Local near-quadratic convergence of Riemannian interior point methods
Mitsuaki Obara, Takayuki Okuno, Akiko Takeda
TL;DR
This work develops and analyzes a Riemannian interior-point framework for RNLO on a manifold, introducing an extrapolation-based initialization that enables outer iterations to converge with no inner iterations in a neighborhood of a solution. It proves local superlinear convergence of the outer loop and, with a carefully chosen barrier-parameter update, local near-quadratic convergence, under LICQ and SOSC. The results are specialized to a RIPTRM for RNLO with $\mathcal{E}=\emptyset$, establishing both local SOSP convergence and compatibility with global SOSP convergence.
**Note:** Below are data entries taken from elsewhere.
This is an optimization exercise on Yosys and OpenROAD, whose aim is small area, not a production implementation. In this exercise RTL edits were held to simulation tests only and were not proved equivalent to the original. The clock port is modelled as an ideal driver; clocking choices that lean on that would not hold on a real chip. Power is estimated from default activity; no workload was simulated.

==> design/flow/design.v <==
module fstc (
    input  wire        clk,
    input  wire        rst,
    input  wire        start,
    input  wire        tick,
    input  wire        rsp_valid,
    input  wire [1:0]  rsp_kind,
    input  wire [7:0]  rsp_b0,
    input  wire [7:0]  rsp_b1,
    output reg         rd_req,
    output wire [1:0]  rd_len,
    output wire        busy,
    output wire        valid,
    output wire        failed,
    output wire [2:0]  err,
    output wire [15:0] sr0,
    output wire [15:0] sr1,
    output wire [15:0] sr2,
    output wire [15:0] sr3,
    output wire [15:0] sr4,
    output wire [15:0] sr5,
    output wire [15:0] sr6,
    output wire [15:0] sr7,
    output wire [15:0] sr8,
    output wire [15:0] sr9,
    output wire [15:0] sr10,
    output wire [15:0] sr11,
    output wire [15:0] sr12,
    output wire [15:0] sr13,
    output wire [15:0] sr14,
    output wire [15:0] sr15
);
    localparam [2:0] PH_IDLE    = 3'd0;
    localparam [2:0] PH_SEARCH  = 3'd1;
    localparam [2:0] PH_LENGTH  = 3'd2;
    localparam [2:0] PH_PAYLOAD = 3'd3;
    localparam [2:0] PH_DONE    = 3'd4;
    localparam [2:0] PH_FAIL    = 3'd5;
    localparam [2:0] ERR_NONE     = 3'd0;
    localparam [2:0] ERR_RECEIVE  = 3'd1;
    localparam [2:0] ERR_TIMEOUT  = 3'd2;
    localparam [2:0] ERR_UNEXPECT = 3'd3;
    localparam [2:0] ERR_CHECKSUM = 3'd4;
    reg         f_q;
    reg [2:0]   x_q;
    reg [3:0]   wc_q;            
    reg         req_q;
    reg [15:0]  elapsed_q;
    reg [12:0]  cks_q;
    reg [15:0]  w_q [0:11];      
    wire [2:0] phase_q = {f_q | x_q[2], ~f_q & x_q[1], f_q | x_q[0]};
    wire [2:0] err_q   = x_q & {3{f_q}};
    wire [7:0] p0 = rsp_b0;
    wire [7:0] p1 = rsp_b1 & {8{rsp_kind[1]}};
    wire nf     = ~f_q & ~x_q[2];           
    wire in_s   = nf & ~x_q[1] &  x_q[0];
    wire in_l   = nf &  x_q[1] & ~x_q[0];
    wire in_p   = nf &  x_q[1] &  x_q[0];
    wire busy_q = nf & (x_q[1] | x_q[0]);
    wire acc  = rsp_valid & req_q;
    wire kerr = acc & rsp_kind[1] & rsp_kind[0];
    wire kdat = acc & (rsp_kind[1] ^ rsp_kind[0]);
    wire sof    = (p0 == 8'h42) & (p1 == 8'h4D);
    wire len_ok = (p0 == 8'h00) & (p1 == 8'h1C);
    wire hi     = wc_q[3] & wc_q[2];        
    wire last   = hi & wc_q[0];             
    wire cks_eq = ({p0, p1} == {3'b000, cks_q});
    wire add   = kdat & ((in_s & sof) | in_l | (in_p & ~last));
    wire shift = kdat & in_p & (~hi | (wc_q[0] & ~cks_eq));
    wire e_sof  = kdat & in_s & sof;
    wire e_len  = kdat & in_l;
    wire e_last = kdat & in_p & last;
    wire busy_r = busy_q & ~kerr & ~(e_len & ~len_ok) & ~e_last;
    wire go = start & ~busy_r;
    wire gt_lim = (elapsed_q > 16'd5000);
    wire eq_lim = (elapsed_q == 16'd5000);
    wire req_r  = req_q & ~rsp_valid & ~go;
    wire poll   = (busy_r | go) & ~req_r;
    wire tmo    = poll & ~go & (gt_lim | (eq_lim & tick));
    wire req_n  = req_r | (poll & ~tmo);
    always @* rd_req = poll & ~tmo & ~rst;
    reg       f_n;
    reg [2:0] x_n;
    always @* begin
        f_n = f_q;
        x_n = x_q;
        if (kerr)   begin f_n = 1'b1; x_n = ERR_RECEIVE; end
        if (e_sof)  begin f_n = 1'b0; x_n = PH_LENGTH; end
        if (e_len)  begin f_n = ~len_ok; x_n = len_ok ? PH_PAYLOAD : ERR_UNEXPECT; end
        if (e_last) begin f_n = ~cks_eq; x_n = cks_eq ? PH_DONE : ERR_CHECKSUM; end
        if (go)     begin f_n = 1'b0; x_n = PH_SEARCH; end
        if (tmo)    begin f_n = 1'b1; x_n = ERR_TIMEOUT; end
    end
    wire clr = rst | go;
    wire [7:0]  ga = p0 & {8{add}};
    wire [7:0]  gb = p1 & {8{add}};
    wire [7:0]  s1 = cks_q[7:0] ^ ga ^ gb;
    wire [8:1]  c1 = (cks_q[7:0] & ga) | (cks_q[7:0] & gb) | (ga & gb);
    wire [12:0] ax = {cks_q[12:8], s1};
    wire [12:0] ay = {4'b0000, c1, 1'b0};
    wire [13:0] ar;
    wire [12:0] cks_sum;
    assign ar[0] = 1'b0;
    wire [16:0] ec;
    assign ec[0] = tick & busy_q & ~(&elapsed_q);
    genvar g;
    generate
        for (g = 0; g < 13; g = g + 1) begin : g_cks
            assign cks_sum[g] = ax[g] ^ ay[g] ^ ar[g];
            assign ar[g+1]    = (ax[g] & ay[g]) | (ax[g] & ar[g]) | (ay[g] & ar[g]);
        end
        for (g = 0; g < 16; g = g + 1) begin : g_el
            assign ec[g+1] = ec[g] & elapsed_q[g];
        end
    endgenerate
    always @(posedge clk) begin
        if (rst) begin
            f_q     <= 1'b0;
            x_q     <= PH_IDLE;
            req_q   <= 1'b0;
        end else begin
            f_q     <= f_n;
            x_q     <= x_n;
            req_q   <= req_n;
        end
        if (clr) begin
            wc_q      <= 4'd0;
        end else if (kdat & in_p) begin
            wc_q      <= wc_q + 4'd1;
        end
        elapsed_q <= (elapsed_q ^ ec[15:0]) & {16{~clr}};
        cks_q     <= cks_sum & {13{~clr}};
    end
    integer i;
    always @(posedge clk) begin
        if (shift) begin
            w_q[0] <= ~{p0, p1};    
            for (i = 1; i < 12; i = i + 1)
                w_q[i] <= w_q[i-1];
        end
    end
    assign rd_len = 2'd2;
    assign busy   = busy_q;
    assign valid  = ~f_q & x_q[2];
    assign failed = f_q;
    assign err    = err_q;
    assign sr0 = {3'b000, wc_q, 1'b0, valid, err_q, req_q, phase_q};
    assign sr1 = {3'b000, cks_q};
    assign sr2 = err_q[2] ? ~w_q[0] : (valid ? {3'b000, cks_q} : 16'h0000);
    assign sr3 = elapsed_q;
    wire [15:0] vm = {16{valid}};
    assign sr4  = ~(w_q[11] | ~vm);
    assign sr5  = ~(w_q[10] | ~vm);
    assign sr6  = ~(w_q[9] | ~vm);
    assign sr7  = ~(w_q[8] | ~vm);
    assign sr8  = ~(w_q[7] | ~vm);
    assign sr9  = ~(w_q[6] | ~vm);
    assign sr10 = ~(w_q[5] | ~vm);
    assign sr11 = ~(w_q[4] | ~vm);
    assign sr12 = ~(w_q[3] | ~vm);
    assign sr13 = ~(w_q[2] | ~vm);
    assign sr14 = ~(w_q[1] | ~vm);
    assign sr15 = ~(w_q[0] | ~vm);
endmodule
Overall, this constitutes a first approach to achieving both local and global convergence to SOSPs for constrained optimization on Riemannian manifolds, with practical implications for manifold-constrained problems in diverse applications.
Abstract
We consider Riemannian optimization problems with inequality and equality constraints and analyze a class of Riemannian interior point methods for solving them. The algorithm of interest consists of outer and inner iterations. We show that, under standard assumptions, the algorithm achieves local superlinear convergence by solving a linear system at each outer iteration, removing the need for further computations in the inner iterations. We also provide a specific update for the barrier parameters that achieves local near-quadratic convergence of the algorithm. We apply our results to the method proposed by Obara, Okuno, and Takeda (2025) and show its local superlinear and near-quadratic convergence with an analysis of the second-order stationarity. To our knowledge, this is the first algorithm for constrained optimization on Riemannian manifolds that achieves both local convergence and global convergence to a second-order stationary point.